16

I see a lot of synchronous functions in the file system library. such as fs.readFileSync(filename, [options]).

How (and why) are these functions implemented if node has async/non-blocking IO and no sleep method - and can I use the same mechanism to implement other synchronous functions?

guy mograbi
  • 27,391
  • 16
  • 83
  • 122
  • Good question! maybe one would need to reinvent coroutines for javascript and expose event loop to allow writing synchronous non blocking code in node.js . – Alex Oct 03 '16 at 16:53

1 Answers1

22
fs.readFileSync()

is really just a wrapper for the

fs.readSync() 

function. So the question is how is fs.readSync() implemented compared to fs.read(). If you look at the implementations of these two functions they both take advantage of the bindings module. Which in this case is intialized to

var binding = process.binding('fs').  

and the calls are

binding.read(fd, buffer, offset, length, position, wrapper);//async
var r = binding.read(fd, buffer, offset, length, position);//sync

Respectively. Once we're in the "binding" module, we are out in v8, node_#####.cc land. The implementation of binding('fs') can be found in the node repository code, in node_file.cc. The node engine offers overloads for the C++ calls, one taking a callback, one that does not. The node_file.cc code takes advantage of the req_wrap class. This is a wrapper for the v8 engine. In node_file.cc we see this:

#define ASYNC_CALL(func, callback, ...)                           \
  FSReqWrap* req_wrap = new FSReqWrap(#func);                     \
  int r = uv_fs_##func(uv_default_loop(), &req_wrap->req_,        \
      __VA_ARGS__, After);                                        \
  req_wrap->object_->Set(oncomplete_sym, callback);               \
  req_wrap->Dispatched();                                         \
  if (r < 0) {                                                    \
    uv_fs_t* req = &req_wrap->req_;                               \
    req->result = r;                                              \
    req->path = NULL;                                             \
    req->errorno = uv_last_error(uv_default_loop()).code;         \
    After(req);                                                   \
  }                                                               \
  return scope.Close(req_wrap->object_);

#define SYNC_CALL(func, path, ...)                                \
  fs_req_wrap req_wrap;                                           \
  int result = uv_fs_##func(uv_default_loop(), &req_wrap.req, __VA_ARGS__, NULL); \
  if (result < 0) {                                               \
    int code = uv_last_error(uv_default_loop()).code;             \
    return ThrowException(UVException(code, #func, "", path));    \
  }

Notice that the SYNC_CALL uses a different req-wrap. Here is the code for the relevant req_wrap constructor for the ASYNC method, found in req_wrap.h

ReqWrap() {
    v8::HandleScope scope;
    object_ = v8::Persistent<v8::Object>::New(v8::Object::New());

    v8::Local<v8::Value> domain = v8::Context::GetCurrent()
                                  ->Global()
                                  ->Get(process_symbol)
                                  ->ToObject()
                                  ->Get(domain_symbol);

    if (!domain->IsUndefined()) {
      // fprintf(stderr, "setting domain on ReqWrap\n");
      object_->Set(domain_symbol, domain);
    }

    ngx_queue_insert_tail(&req_wrap_queue, &req_wrap_queue_);
  }

Notice that this function is creating a new v8 scope object to handle the running of this event. This is where the asynchronous portion of async stuff happens. The v8 engine launches a new javascript interpreting environment to handle this particular call separately. In short, without building/modifying your own version of node, you cannot implement your own asynchronous/synchronous versions of calls, in the same way that node does. That being said, asynchronous really only applies to I/O operations. Perhaps a description of why you think you need things to be more synchronous would be in order. In general, if you believe node doesn't support something you want to do, you just aren't embracing the callbacks mechanism to it's full potential.

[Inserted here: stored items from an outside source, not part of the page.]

<file path="config.mk">
export PLATFORM = sky130hd
export DESIGN_NAME = cpu_system
export DESIGN_NICKNAME = cpu_system
export VERILOG_FILES = /design/flow/design.v
export SDC_FILE = /design/flow/constraint.sdc
export NUM_CORES = 4
export LEC_CHECK = 0
export CAP_MARGIN = 40
export CORE_MARGIN = 2
export CORE_UTILIZATION = 70
export CTS_CLUSTER_DIAMETER = 352
export CTS_CLUSTER_SIZE = 17
export HOLD_SLACK_MARGIN = 0.27
export PLACE_DENSITY_LB_ADDON = 0.0
export SETUP_SLACK_MARGIN = -0.49
export SLEW_MARGIN = 35
export TNS_END_PERCENT = 10
</file>
==> flow/design.v (excerpt) <==
module digital_loc(
    input key_a,
    input key_b,
    input key_c,
    input key_d,
    input reset,
	 input clk,
    output [6:0] postion_state,
	 output  [3:0] x,
	 output reg [1:0] Led2,
	 output  [3:0] selector,
	 output reg dot,
	 output S_CLK,
	 output LR_CLK,
	 output M_CLK,
	 output  Sin
    );
	  wire tick;
	 reg [3:0] min2; reg[3:0] min1; reg[2:0] H1; reg [3:0] H2;
	 reg [3:0] A_min2; reg [3:0] A_min1; reg [1:0] A_H1; reg [3:0] A_H2;
	 reg [5:0] sec;
	 ClockDivider twohundredHZ(clk, tick, reset);
	 wire tempa, tempb, tempc, tempd;
	 Debouncing a(key_a,clk,tick,reset,tempa),
					b(key_b,clk,tick,reset,tempb),
					c(key_c,clk,tick,reset,tempc),
					d(key_d,clk,tick,reset,tempd);
	 wire tempAA,tempBB,tempCC,tempDD;
	Rising_Edge_Detector		AA(tempa,clk,tick,reset,tempAA),
									BB(tempb,clk,tick,reset,tempBB),
									CC(tempc,clk,tick,reset,tempCC),
									DD(tempd,clk,tick,reset,tempDD);
integer interal_counter;
reg alarm_sound;
reg [20:0] old_value;
reg condition_alarm;
 reg [3:0] state, nextState;
parameter state_Clock=4'b0001        ,state_Adjust_min2= 4'b0010;
parameter state_Adjust_min1= 4'b0011 ,state_Adjust_H2= 4'b0100;
parameter state_Adjust_H1= 4'b0101   ,state_Adjust_Amin2= 4'b0110;
parameter state_Adjust_Amin1= 4'b0111,state_Adjust_AH2= 4'b1000;
  ...
make LEC_CHECK=0 ABC_AREA=1 CAP_MARGIN=20 CORE_MARGIN=2 CORE_UTILIZATION=72 CTS_CLUSTER_DIAMETER=232 SLEW_MARGIN=20 finish   # period 2.99 ns
run.sh (not shown) runs the stock make flow with config.mk's settings and CLKGATE_MAP_FILE=.
The baseline produced a layout that fails on setup timing.
Setup of build 44:
## layer
module layer #(
    parameter DATA_WIDTH = 8,                  
    parameter INPUT_SIZE = 28,                  
    parameter KERNEL_SIZE = 3,                
    parameter POOL_SIZE = 2,                    
    parameter STRIDE = 1,                          
    parameter ACTIVATION_TYPE = 1'b1,        
    parameter POOL_TYPE = 1'b1                     
)(
    input clk, global_rst, ce,
    input [DATA_WIDTH-1:0] myInput,
    input [KERNEL_SIZE*KERNEL_SIZE*DATA_WIDTH-1:0] weight,
    input [DATA_WIDTH-1:0] bias,
    output [DATA_WIDTH-1:0] data_out,
    output valid_op, 
    output end_op
);
Settings: LEC_CHECK=0, ABC_AREA=0, CAP_MARGIN=20, CELL_PAD_IN_SITES_GLOBAL_PLACEMENT=2, CORE_MARGIN=2, CORE_UTILIZATION=52, CTS_CLUSTER_SIZE=26, GPL_ROUTABILITY_DRIVEN=0, GPL_TIMING_DRIVEN=0, MAX_ROUTING_LAYER=met4, MIN_ROUTING_LAYER=met2, SETUP_SLACK_MARGIN=0.26, SLEW_MARGIN=20; clock period 3.41 ns.
run.sh (not shown) runs the stock make flow with config.mk's settings and CLKGATE_MAP_FILE=.
Build 44: flow complete, layout not clean; failing: setup timing
#### Input delta (build 60 over build 44)
- MAX_ROUTING_LAYER: met4 -> unset
- PLACE_DENSITY: unset -> 0.39
- CTS_CLUSTER_SIZE: 26 -> 10
- ABC_AREA: 0 -> 1
- GPL_TIMING_DRIVEN: 0 -> unset
- GPL_ROUTABILITY_DRIVEN: 0 -> unset
- MIN_ROUTING_LAYER: met2 -> unset
- CORE_UTILIZATION: 52 -> 72
- CELL_PAD_IN_SITES_GLOBAL_PLACEMENT: 2 -> unset
- SETUP_SLACK_MARGIN: 0.26 -> 0.32
- the clock period (ns, I/O delays scaled along): 3.41 -> 1.08
- Build 60 failed in global routing with DPL-0038.
- The layout from build 44, despite a flow that completed every stage, fails the layout checks, with the failing checks listed as setup timing.
- Looking at initial standard-cell utilization of the core, build 60 sits 20 points higher than build 44 does.
- Horizontal die size (build 44 / build 60): 1.15
- From build 44 to build 60 the numbers moved as follows: count of pins on the block boundary level, die footprint has decreased, chip area estimate from yosys synthesis went up.
- Total clock buffers created by CTS of build 60 exceeds that of build 44 by a few percent.
- Build 60 vs. build 44: post-cts gate resize count went up by about 150%.
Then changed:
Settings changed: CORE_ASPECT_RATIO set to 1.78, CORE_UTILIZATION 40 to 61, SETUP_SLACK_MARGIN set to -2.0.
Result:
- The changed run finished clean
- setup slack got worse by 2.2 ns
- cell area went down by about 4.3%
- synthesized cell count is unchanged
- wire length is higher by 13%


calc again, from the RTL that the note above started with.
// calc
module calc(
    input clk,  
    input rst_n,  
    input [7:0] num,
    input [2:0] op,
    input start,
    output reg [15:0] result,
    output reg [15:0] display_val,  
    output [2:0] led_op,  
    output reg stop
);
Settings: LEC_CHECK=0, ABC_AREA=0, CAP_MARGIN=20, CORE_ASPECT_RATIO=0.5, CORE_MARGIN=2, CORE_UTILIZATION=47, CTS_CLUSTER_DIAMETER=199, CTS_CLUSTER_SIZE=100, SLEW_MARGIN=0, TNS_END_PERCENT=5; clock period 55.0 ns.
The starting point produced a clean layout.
==> flow/design.v (excerpt) <==
module apb_fifo (
    input  wire                   clk,         
    input  wire                   rst,         
    input  wire                   psel,        
    input  wire [3:0]            paddr,       
    input  wire [31:0]            pwdata,      
    input  wire                   penable,     
    input  wire                   pwrite,      
    output reg  [31:0]            prdata,      
    output reg                    pready       
);
Size in the first run: ~2100 cells after synthesis, about 630 flip-flops, roughly 74 I/O pins, about 28000 um^2 of cells after synthesis.
Settings: LEC_CHECK=0, ABC_AREA=0, CAP_MARGIN=25, CORE_ASPECT_RATIO=1.11, CORE_MARGIN=2, CORE_UTILIZATION=72, CTS_CLUSTER_SIZE=35, GPL_TIMING_DRIVEN=1, PLACE_DENSITY=0.37, SLEW_MARGIN=35; clock period 1.9 ns.
run.sh (not shown) runs the stock make flow with config.mk's settings and CLKGATE_MAP_FILE=.
The starting point ran to the end with violations: setup timing.
Then changed:
==> flow/config.mk (replaced) <==
export PLATFORM = sky130hd
export DESIGN_NAME = apb_fifo
export DESIGN_NICKNAME = apb_fifo
export VERILOG_FILES = /design/flow/design.v
export SDC_FILE = /design/flow/constraint.sdc
export NUM_CORES = 4
export LEC_CHECK = 0
export ABC_AREA = 1
export CAP_MARGIN = 40
export CORE_MARGIN = 2
export CORE_UTILIZATION = 72
export CTS_CLUSTER_SIZE = 17
export SETUP_SLACK_MARGIN = -0.09
export SLEW_MARGIN = 20
==> flow/constraint.sdc (replaced) <==
create_clock -name core_clock -period 1.92 [get_ports {clk}]
set_input_delay 0.3840 -clock core_clock [delete_from_list [all_inputs] [get_ports {clk}]]
set_output_delay 0.3840 -clock core_clock [all_outputs]
set_load 0.01 [all_outputs]
=> The changed run ran to the end with violations: setup timing. Non-clock buffer count drops by 75. Routed wire length falls by 8.2%. Die size drops by 2.4%. Total power drops by 15%.
Then changed:
==> flow/config.mk (replaced) <==
export PLATFORM = sky130hd
export DESIGN_NAME = apb_fifo
export DESIGN_NICKNAME = apb_fifo
export VERILOG_FILES = /design/flow/design.v
export SDC_FILE = /design/flow/constraint.sdc
export NUM_CORES = 4
export LEC_CHECK = 0
export CAP_MARGIN = 20
export CORE_MARGIN = 2
export CORE_UTILIZATION = 40
export SLEW_MARGIN = 20
==> flow/constraint.sdc (replaced) <==
create_clock -name core_clock -period 3.4 [get_ports {clk}]
set_input_delay 0.6800 -clock core_clock [delete_from_list [all_inputs] [get_ports {clk}]]
set_output_delay 0.6800 -clock core_clock [all_outputs]
set_load 0.01 [all_outputs]
=> The changed run passed the timing, design-rule and antenna checks. Setup slack improved by 0.66 ns. Power fell by about 40%. Critical path depth rose by 5. Synthesized area rose by 2.5%. Synthesized cell count fell by about 36%. Utilization fell by 37 points. Via count fell by about 26%. Wire length fell by about 2.2%. Non-clock buffer count fell by 68. Design area rose by 2.0%. Sequential cell count does not change.
module control
(
	input  clk, rst, init, finish, ack,
 	output en, done, rst_sad
);
	reg [3:0] state;
	reg reg_en, reg_done, reg_rst_sad;
	parameter INIT = 0, CALC = 1, WAIT = 2, DONE = 3;
	always @(state)
	begin
		case(state)
			INIT:
			begin
				reg_rst_sad = 1;
				reg_done = 0;
				reg_en = 0;
			end
			CALC:
			begin
				reg_rst_sad = 0;
				reg_done = 0;
				reg_en = 1;
			end
			WAIT:
			begin
				reg_rst_sad = 0;
				reg_done = 0;
				reg_en = 1;
			end
			DONE:
			begin
				reg_rst_sad = 0;
				reg_done = 1;
				reg_en = 0;
			end
			default:
			begin
				reg_rst_sad = 1;
				reg_done = 0;
				reg_en = 0;
			end
		endcase
	end
	always @(posedge clk or posedge rst)
	begin
		if(rst)
			state <= INIT;
		else
		begin
			case(state)
				INIT:
				begin
					if(init)
						state <= CALC;
					else
						state <= INIT;
				end
				CALC:
				begin
					if(init)
						state <= CALC;
					else
						state <= WAIT;
				end
				WAIT:
				begin
					if(finish)
						state <= DONE;
					else
						state <= WAIT;
				end
				DONE:
				begin
					if(ack)
						state <= INIT;
					else
						state <= DONE;
				end
			endcase
		end
	end
	assign rst_sad = reg_rst_sad;
	assign en = reg_en;
	assign done = reg_done;
endmodule
module top_level
#(parameter WIDTH = 8)
(
	input clk, rst, init, finish, ack,
	input [WIDTH-1:0]
		ori_0,
		ori_1,
		ori_2,
		ori_3,
		ori_4,
		ori_5,
		ori_6,
		ori_7,
		ori_8,
		ori_9,
		ori_10,
		ori_11,
		ori_12,
		ori_13,
		ori_14,
		ori_15,
		ori_16,
		ori_17,
		ori_18,
		ori_19,
		ori_20,
		ori_21,
		ori_22,
		ori_23,
		ori_24,
		ori_25,
		ori_26,
		ori_27,
		ori_28,
		ori_29,
		ori_30,
		ori_31,
		can_0,
		can_1,
		can_2,
		can_3,
		can_4,
		can_5,
		can_6,
		can_7,
		can_8,
		can_9,
		can_10,
		can_11,
		can_12,
		can_13,
		can_14,
		can_15,
		can_16,
		can_17,
		can_18,
		can_19,
		can_20,
		can_21,
		can_22,
		can_23,
		can_24,
		can_25,
		can_26,
		can_27,
		can_28,
		can_29,
		can_30,
		can_31,
	output done,
	output [WIDTH+4:0] out_sad
	);
	reg [WIDTH-1:0] reg_ori_0,
					reg_ori_1,
					reg_ori_2,
					reg_ori_3,
					reg_ori_4,
					reg_ori_5,
					reg_ori_6,
					reg_ori_7,
					reg_ori_8,
					reg_ori_9,
					reg_ori_10,
					reg_ori_11,
					reg_ori_12,
					reg_ori_13,
					reg_ori_14,
					reg_ori_15,
					reg_ori_16,
					reg_ori_17,
					reg_ori_18,
					reg_ori_19,
					reg_ori_20,
					reg_ori_21,
					reg_ori_22,
					reg_ori_23,
					reg_ori_24,
					reg_ori_25,
					reg_ori_26,
					reg_ori_27,
					reg_ori_28,
					reg_ori_29,
					reg_ori_30,
					reg_ori_31,
					reg_can_0,
					reg_can_1,
					reg_can_2,
					reg_can_3,
					reg_can_4,
					reg_can_5,
					reg_can_6,
					reg_can_7,
					reg_can_8,
					reg_can_9,
					reg_can_10,
					reg_can_11,
					reg_can_12,
					reg_can_13,
					reg_can_14,
					reg_can_15,
					reg_can_16,
					reg_can_17,
					reg_can_18,
					reg_can_19,
					reg_can_20,
					reg_can_21,
					reg_can_22,
					reg_can_23,
					reg_can_24,
					reg_can_25,
					reg_can_26,
					reg_can_27,
					reg_can_28,
					reg_can_29,
					reg_can_30,
					reg_can_31;
	wire rst_regs, en;
	control b_control(
		.clk(clk),
		.rst(rst),
		.init(init),
		.finish(finish),
		.ack(ack),
		.en(en),
		.done(done),
		.rst_sad(rst_regs)
		);
	SAD_4x8 b_SAD_4x8(
		.clk(clk),
		.rst(rst_regs),
		.en(en),
		.ori_0(ori_0),
		.ori_1(ori_1),
		.ori_2(ori_2),
		.ori_3(ori_3),
		.ori_4(ori_4),
		.ori_5(ori_5),
		.ori_6(ori_6),
		.ori_7(ori_7),
		.ori_8(ori_8),
		.ori_9(ori_9),
		.ori_10(ori_10),
		.ori_11(ori_11),
		.ori_12(ori_12),
		.ori_13(ori_13),
		.ori_14(ori_14),
		.ori_15(ori_15),
		.ori_16(ori_16),
		.ori_17(ori_17),
		.ori_18(ori_18),
		.ori_19(ori_19),
		.ori_20(ori_20),
		.ori_21(ori_21),
		.ori_22(ori_22),
		.ori_23(ori_23),
		.ori_24(ori_24),
		.ori_25(ori_25),
		.ori_26(ori_26),
		.ori_27(ori_27),
		.ori_28(ori_28),
		.ori_29(ori_29),
		.ori_30(ori_30),
		.ori_31(ori_31),
		.can_0(can_0),
		.can_1(can_1),
		.can_2(can_2),
		.can_3(can_3),
		.can_4(can_4),
		.can_5(can_5),
		.can_6(can_6),
		.can_7(can_7),
		.can_8(can_8),
		.can_9(can_9),
		.can_10(can_10),
		.can_11(can_11),
		.can_12(can_12),
		.can_13(can_13),
		.can_14(can_14),
		.can_15(can_15),
		.can_16(can_16),
		.can_17(can_17),
		.can_18(can_18),
		.can_19(can_19),
		.can_20(can_20),
		.can_21(can_21),
		.can_22(can_22),
		.can_23(can_23),
		.can_24(can_24),
		.can_25(can_25),
		.can_26(can_26),
		.can_27(can_27),
		.can_28(can_28),
		.can_29(can_29),
		.can_30(can_30),
		.can_31(can_31),
		.out_sad(out_sad)
		);
endmodule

That being said, you could consider using the events node module to implement your own event handlers if you need async behavior. And you can consider native extensions if there are things you desperately need to do synchronously, however, I highly recommend against this. Consider how you can work within the asynchronous event loop to get what you need to do done this way. Embrace this style of thinking, or switch to another language.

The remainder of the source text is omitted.